O ideal, no caso de nascimento prematuro e necessidade de internação na UTI Neonatal, é que a mãe possa estar ao lado do bebê o tempo todo, independentemente do tempo de internação dele, e sem precisar voltar ao trabalho. A licença-maternidade remunerada de 120 (ou 180) dias começaria a contar somente depois que o bebê tivesse alta hospitalar.
Para a Dra. Lilian Sadeck, presidente do Departamento de Neonatologia da Sociedade de Pediatria de São Paulo, a criação do vínculo entre mãe e filho é essencial: “Não é importante só diminuir a mortalidade dessas crianças prematuras, mas sim melhorar a qualidade de vida delas. E para nós melhorarmos a qualidade de vida dessas crianças, nós precisamos que elas tenham um vínculo adequado com a família, pois assim elas terão uma evolução muito melhor. Esses cuidados e esta presença dos pais dentro da UTI neonatal e depois no momento do método canguru, quando poderão ter contato pele a pele com seu bebê, ajudarão muito o trabalho dos profissionais de saúde e a evolução dos seus filhos”.
Até agora, mães de bebês prematuros entravam na Justiça para ter o direito de acompanhar a criança durante a permanência em Unidades de Terapia Intensiva e passar a contar os dias da licença-maternidade no momento da alta. Para tanto, o juiz do caso deve encontrar, dentro da lei, brechas que beneficiem mãe e recém-nascido. Em um dos casos a decisão considerou que os dias que a mãe passou ao lado do filho na UTI neonatal não poderiam ser contados como licença-maternidade, mas, sim, como licença por motivo de doença em pessoa da família.
É o caso de Miqueline De Faveri, mãe de Cristian, hoje com um ano e meio. Ao final da gravidez, o trabalho dela garantiria os quatro meses de licença-maternidade e ela planejou as férias para conseguir mais um mês, totalizando cinco meses considerados suficientes junto a um recém-nascido a termo, ou seja, com 39 semanas.
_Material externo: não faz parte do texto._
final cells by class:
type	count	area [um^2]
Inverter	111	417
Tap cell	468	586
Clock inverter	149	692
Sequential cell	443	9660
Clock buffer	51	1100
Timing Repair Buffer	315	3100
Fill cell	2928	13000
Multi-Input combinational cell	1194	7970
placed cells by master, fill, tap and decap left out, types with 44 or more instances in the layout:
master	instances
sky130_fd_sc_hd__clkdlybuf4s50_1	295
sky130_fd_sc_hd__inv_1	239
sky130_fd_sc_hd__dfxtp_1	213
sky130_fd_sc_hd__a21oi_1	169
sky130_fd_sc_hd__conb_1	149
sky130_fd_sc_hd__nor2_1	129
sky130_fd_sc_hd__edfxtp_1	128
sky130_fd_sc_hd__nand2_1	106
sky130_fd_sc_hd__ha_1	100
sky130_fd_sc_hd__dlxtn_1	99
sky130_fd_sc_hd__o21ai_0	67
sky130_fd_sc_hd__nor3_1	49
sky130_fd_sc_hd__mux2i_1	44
### flow/config.mk
export PLATFORM = sky130hd
export DESIGN_NAME = ALU32Bit
export DESIGN_NICKNAME = ALU32Bit
export VERILOG_FILES = /design/flow/design.v
export SDC_FILE = /design/flow/constraint.sdc
export NUM_CORES = 4
export LEC_CHECK = 1
export CORE_UTILIZATION = 30
### flow/constraint.sdc
current_design ALU32Bit

set clk_period 20.2
set clk_io_pct 0.2

create_clock -name clk0 -period $clk_period

set non_clock_inputs [all_inputs -no_clocks]
set_input_delay [expr $clk_period * $clk_io_pct] -clock clk0 $non_clock_inputs
set_output_delay [expr $clk_period * $clk_io_pct] -clock clk0 [all_outputs]
### flow/design.v
`timescale 1ns / 1ps
module ALU32Bit #(parameter BITS_SIZE = 32)(ALUControl, A, B, ALUResult, Zero);
	input   [3:0]   ALUControl;  
	input   [BITS_SIZE - 1:0]  A, B;	     
	reg [BITS_SIZE - 1:0] y;
	reg sign;
	output  reg [BITS_SIZE - 1:0]  ALUResult;	 
	output  reg     Zero;	     
    always @(ALUControl,A,B)
    begin
		case (ALUControl)
			0:  
				ALUResult <= A & B;
			1:  
				ALUResult <= A | B;
			2:  
				ALUResult <= A + B;
			6:  
				ALUResult <= A + (~B + 1);
			7: begin  
				ALUResult <= A < B ? 1:0;
			end
			12:  
				if (A | B == 1) begin
					ALUResult <= 0;
				end else begin
					ALUResult <= 1;
				end
			default: ALUResult <= 0;
		endcase
	end
	always @(ALUResult) begin
		if (ALUResult == 0) begin
			Zero <= 1;
		end else begin
			Zero <= 0;
		end
	end
endmodule
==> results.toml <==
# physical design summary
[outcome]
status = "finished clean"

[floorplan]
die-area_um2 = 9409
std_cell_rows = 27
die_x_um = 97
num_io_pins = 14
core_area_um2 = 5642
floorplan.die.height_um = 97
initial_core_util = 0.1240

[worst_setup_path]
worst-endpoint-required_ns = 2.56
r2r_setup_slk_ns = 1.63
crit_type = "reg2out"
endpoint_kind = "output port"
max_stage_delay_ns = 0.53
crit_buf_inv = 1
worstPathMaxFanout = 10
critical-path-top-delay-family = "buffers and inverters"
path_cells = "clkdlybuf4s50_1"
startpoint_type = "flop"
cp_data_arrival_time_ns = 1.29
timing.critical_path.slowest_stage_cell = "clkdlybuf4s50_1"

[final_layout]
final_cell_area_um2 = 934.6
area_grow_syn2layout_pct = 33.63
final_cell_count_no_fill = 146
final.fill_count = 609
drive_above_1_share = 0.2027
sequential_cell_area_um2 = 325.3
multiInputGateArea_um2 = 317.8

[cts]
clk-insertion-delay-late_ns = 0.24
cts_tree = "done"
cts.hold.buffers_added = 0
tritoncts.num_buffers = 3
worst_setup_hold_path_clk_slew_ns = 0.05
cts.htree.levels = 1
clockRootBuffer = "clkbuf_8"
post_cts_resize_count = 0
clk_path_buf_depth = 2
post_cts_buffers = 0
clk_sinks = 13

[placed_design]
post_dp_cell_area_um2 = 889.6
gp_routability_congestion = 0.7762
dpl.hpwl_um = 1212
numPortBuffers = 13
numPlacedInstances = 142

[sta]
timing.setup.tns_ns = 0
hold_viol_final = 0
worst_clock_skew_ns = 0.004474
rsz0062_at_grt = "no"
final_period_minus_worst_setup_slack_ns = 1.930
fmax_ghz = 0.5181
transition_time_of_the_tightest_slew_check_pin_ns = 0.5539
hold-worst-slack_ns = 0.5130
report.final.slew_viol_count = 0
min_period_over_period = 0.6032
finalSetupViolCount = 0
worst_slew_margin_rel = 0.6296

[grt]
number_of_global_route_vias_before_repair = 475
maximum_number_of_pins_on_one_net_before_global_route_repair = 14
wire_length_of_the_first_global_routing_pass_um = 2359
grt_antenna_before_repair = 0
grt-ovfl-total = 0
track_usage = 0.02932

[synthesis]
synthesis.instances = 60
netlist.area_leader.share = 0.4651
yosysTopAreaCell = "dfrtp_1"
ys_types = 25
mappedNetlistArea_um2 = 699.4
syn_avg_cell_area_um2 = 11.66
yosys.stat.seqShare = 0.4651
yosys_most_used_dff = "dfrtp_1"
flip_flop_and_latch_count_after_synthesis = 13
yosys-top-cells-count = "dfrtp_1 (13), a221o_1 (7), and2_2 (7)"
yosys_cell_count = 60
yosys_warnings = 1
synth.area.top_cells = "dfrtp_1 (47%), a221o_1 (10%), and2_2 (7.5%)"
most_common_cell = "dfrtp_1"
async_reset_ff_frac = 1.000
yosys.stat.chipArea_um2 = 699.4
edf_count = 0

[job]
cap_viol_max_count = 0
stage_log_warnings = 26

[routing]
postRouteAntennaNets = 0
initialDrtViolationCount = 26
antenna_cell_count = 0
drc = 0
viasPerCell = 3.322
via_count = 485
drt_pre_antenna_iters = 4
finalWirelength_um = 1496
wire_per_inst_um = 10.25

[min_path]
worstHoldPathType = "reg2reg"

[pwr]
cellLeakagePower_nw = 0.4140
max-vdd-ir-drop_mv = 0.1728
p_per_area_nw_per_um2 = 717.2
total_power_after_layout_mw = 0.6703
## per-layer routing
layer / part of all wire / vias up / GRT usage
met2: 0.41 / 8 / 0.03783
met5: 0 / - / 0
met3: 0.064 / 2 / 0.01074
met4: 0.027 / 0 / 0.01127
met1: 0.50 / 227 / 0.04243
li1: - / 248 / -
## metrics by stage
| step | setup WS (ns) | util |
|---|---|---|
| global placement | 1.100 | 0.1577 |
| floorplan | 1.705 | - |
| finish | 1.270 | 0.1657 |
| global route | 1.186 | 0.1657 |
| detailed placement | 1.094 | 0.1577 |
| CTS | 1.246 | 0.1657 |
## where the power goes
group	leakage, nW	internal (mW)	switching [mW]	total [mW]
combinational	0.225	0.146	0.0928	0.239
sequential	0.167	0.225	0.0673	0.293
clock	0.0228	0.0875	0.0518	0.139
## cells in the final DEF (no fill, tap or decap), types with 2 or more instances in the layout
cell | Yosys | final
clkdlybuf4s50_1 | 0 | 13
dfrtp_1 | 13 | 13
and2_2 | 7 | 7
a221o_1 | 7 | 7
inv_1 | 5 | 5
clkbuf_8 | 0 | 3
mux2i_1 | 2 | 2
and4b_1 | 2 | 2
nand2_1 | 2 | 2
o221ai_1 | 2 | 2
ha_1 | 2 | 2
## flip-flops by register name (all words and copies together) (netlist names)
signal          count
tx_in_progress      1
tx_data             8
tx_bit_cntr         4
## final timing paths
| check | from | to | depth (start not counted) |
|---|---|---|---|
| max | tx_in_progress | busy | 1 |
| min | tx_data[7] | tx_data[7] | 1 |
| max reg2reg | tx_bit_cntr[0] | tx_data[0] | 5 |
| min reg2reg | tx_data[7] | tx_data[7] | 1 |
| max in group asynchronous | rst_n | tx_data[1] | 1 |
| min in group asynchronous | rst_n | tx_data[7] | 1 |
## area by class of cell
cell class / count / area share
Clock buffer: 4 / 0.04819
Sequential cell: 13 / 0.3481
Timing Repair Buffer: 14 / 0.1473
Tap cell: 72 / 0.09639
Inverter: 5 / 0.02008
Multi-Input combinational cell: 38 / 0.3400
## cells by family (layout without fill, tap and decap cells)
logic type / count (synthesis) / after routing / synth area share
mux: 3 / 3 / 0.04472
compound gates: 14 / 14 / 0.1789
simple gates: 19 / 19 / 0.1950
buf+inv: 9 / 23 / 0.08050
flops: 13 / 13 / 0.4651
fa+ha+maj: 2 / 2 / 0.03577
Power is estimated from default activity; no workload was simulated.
==> /design/flow/design.v <==
module traffic_controller #(
    parameter COUNTER_WIDTH = 32,
    parameter GREEN_TICKS   = 50000000,    
    parameter YELLOW_TICKS  = 5000000,
    parameter ALLRED_TICKS  = 1000000,
    parameter EMG_GREEN_TICKS = 80000000
)(
    input  wire clk,
    input  wire rst,        
    input  wire emg_ns,
    input  wire emg_ew,
    output reg  ns_red,
    output reg  ns_yellow,
    output reg  ns_green,
    output reg  ew_red,
    output reg  ew_yellow,
    output reg  ew_green,
    output reg [2:0] state_debug  
);
    localparam S_NS_GREEN  = 3'd0;
    localparam S_NS_YELLOW = 3'd1;
    localparam S_ALLRED_1  = 3'd2;
    localparam S_EW_GREEN  = 3'd3;
    localparam S_EW_YELLOW = 3'd4;
    localparam S_ALLRED_2  = 3'd5;
    localparam S_EMG_NS    = 3'd6;
    localparam S_EMG_EW    = 3'd7;
    reg [2:0] state, next_state;
    reg [COUNTER_WIDTH-1:0] timer;
    always @(*) begin
        next_state = state;
        case (state)
            S_NS_GREEN: begin
                if (emg_ns) next_state = S_EMG_NS;
                else if (emg_ew) next_state = S_EMG_EW;
                else if (timer >= GREEN_TICKS) next_state = S_NS_YELLOW;
            end
            S_NS_YELLOW: begin
                if (emg_ns) next_state = S_EMG_NS;
                else if (emg_ew) next_state = S_EMG_EW;
                else if (timer >= YELLOW_TICKS) next_state = S_ALLRED_1;
            end
            S_ALLRED_1: begin
                if (emg_ns) next_state = S_EMG_NS;
                else if (emg_ew) next_state = S_EMG_EW;
                else if (timer >= ALLRED_TICKS) next_state = S_EW_GREEN;
            end
            S_EW_GREEN: begin
                if (emg_ew) next_state = S_EMG_EW;
                else if (emg_ns) next_state = S_EMG_NS;
                else if (timer >= GREEN_TICKS) next_state = S_EW_YELLOW;
            end
            S_EW_YELLOW: begin
                if (emg_ew) next_state = S_EMG_EW;
                else if (emg_ns) next_state = S_EMG_NS;
                else if (timer >= YELLOW_TICKS) next_state = S_ALLRED_2;
            end
            S_ALLRED_2: begin
                if (emg_ns) next_state = S_EMG_NS;
                else if (emg_ew) next_state = S_EMG_EW;
                else if (timer >= ALLRED_TICKS) next_state = S_NS_GREEN;
            end
            S_EMG_NS: begin
                if (timer >= EMG_GREEN_TICKS) next_state = S_ALLRED_1;  
            end
            S_EMG_EW: begin
                if (timer >= EMG_GREEN_TICKS) next_state = S_ALLRED_2;
            end
            default: next_state = S_NS_GREEN;
        endcase
    end
    always @(posedge clk) begin
        if (rst) begin
            state <= S_NS_GREEN;
            timer <= 0;
        end else begin
            if (state != next_state) begin
                state <= next_state;
                timer <= 0;
            end else begin
                timer <= timer + 1;
            end
        end
    end
    always @(*) begin
        ns_red    = 1'b0;
        ns_yellow = 1'b0;
        ns_green  = 1'b0;
        ew_red    = 1'b0;
        ew_yellow = 1'b0;
        ew_green  = 1'b0;
        state_debug = state;
        case (state)
            S_NS_GREEN: begin ns_green = 1; ew_red = 1; end
            S_NS_YELLOW: begin ns_yellow = 1; ew_red = 1; end
            S_ALLRED_1: begin ns_red = 1; ew_red = 1; end
            S_EW_GREEN: begin ew_green = 1; ns_red = 1; end
            S_EW_YELLOW: begin ew_yellow = 1; ns_red = 1; end
            S_ALLRED_2: begin ns_red = 1; ew_red = 1; end
            S_EMG_NS: begin ns_green = 1; ew_red = 1; end
            S_EMG_EW: begin ew_green = 1; ns_red = 1; end
            default: begin ns_red = 1; ew_red = 1; end
        endcase
    end
endmodule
Mas o Cristian veio ao mundo na trigésima semana de gestação e precisou ficar 91 dias na UTI Neonatal. Ela entrou em contato com uma advogada que viu comentando sobre o assunto na televisão e decidiu recorrer à Justiça. Conseguiu a prorrogação da licença-maternidade por três meses, tempo que o bebê ficou internado.
Segundo Miqueline, a prorrogação conseguida na Justiça “foi fundamental para a sobrevivência do meu filho e pra mim também. Pela necessidade óbvia de amamentação eu ia todos os dias para o hospital pela manhã e só retornava para casa à noite. Enquanto está na UTI, parece que o bebê pertence ao hospital. Por mais humano que seja o tratamento, ele não cria identificação com apenas uma pessoa, com a mãe, como deve ser. Após a alta de um bebê prematuro os cuidados são redobrados, principalmente por conta do risco de infecções.
Para a mãe também é um trauma, ela também precisa se recuperar. “Não dá pra voltar a trabalhar normalmente tendo passado por tudo isso e sabendo que, na verdade o bebê ainda está em formação. Não há nada mais justo que contar os dias da licença só depois que mãe e filho saiam da UTI. Deveria ser automático, sem precisar recorrer à Justiça”, comenta Miqueline.
Para a Associação Brasileira de Pais, Familiares, Amigos e Cuidadores de Bebês Prematuros – ONG Prematuridade.com, o texto original da PEC 181/15 “Extensão de Licença Maternidade em Caso de Nascimento Prematuro”, que tramita em Comissão Especial na Câmara dos Deputados, acolhe de maneira integral as necessidades das famílias de prematuros.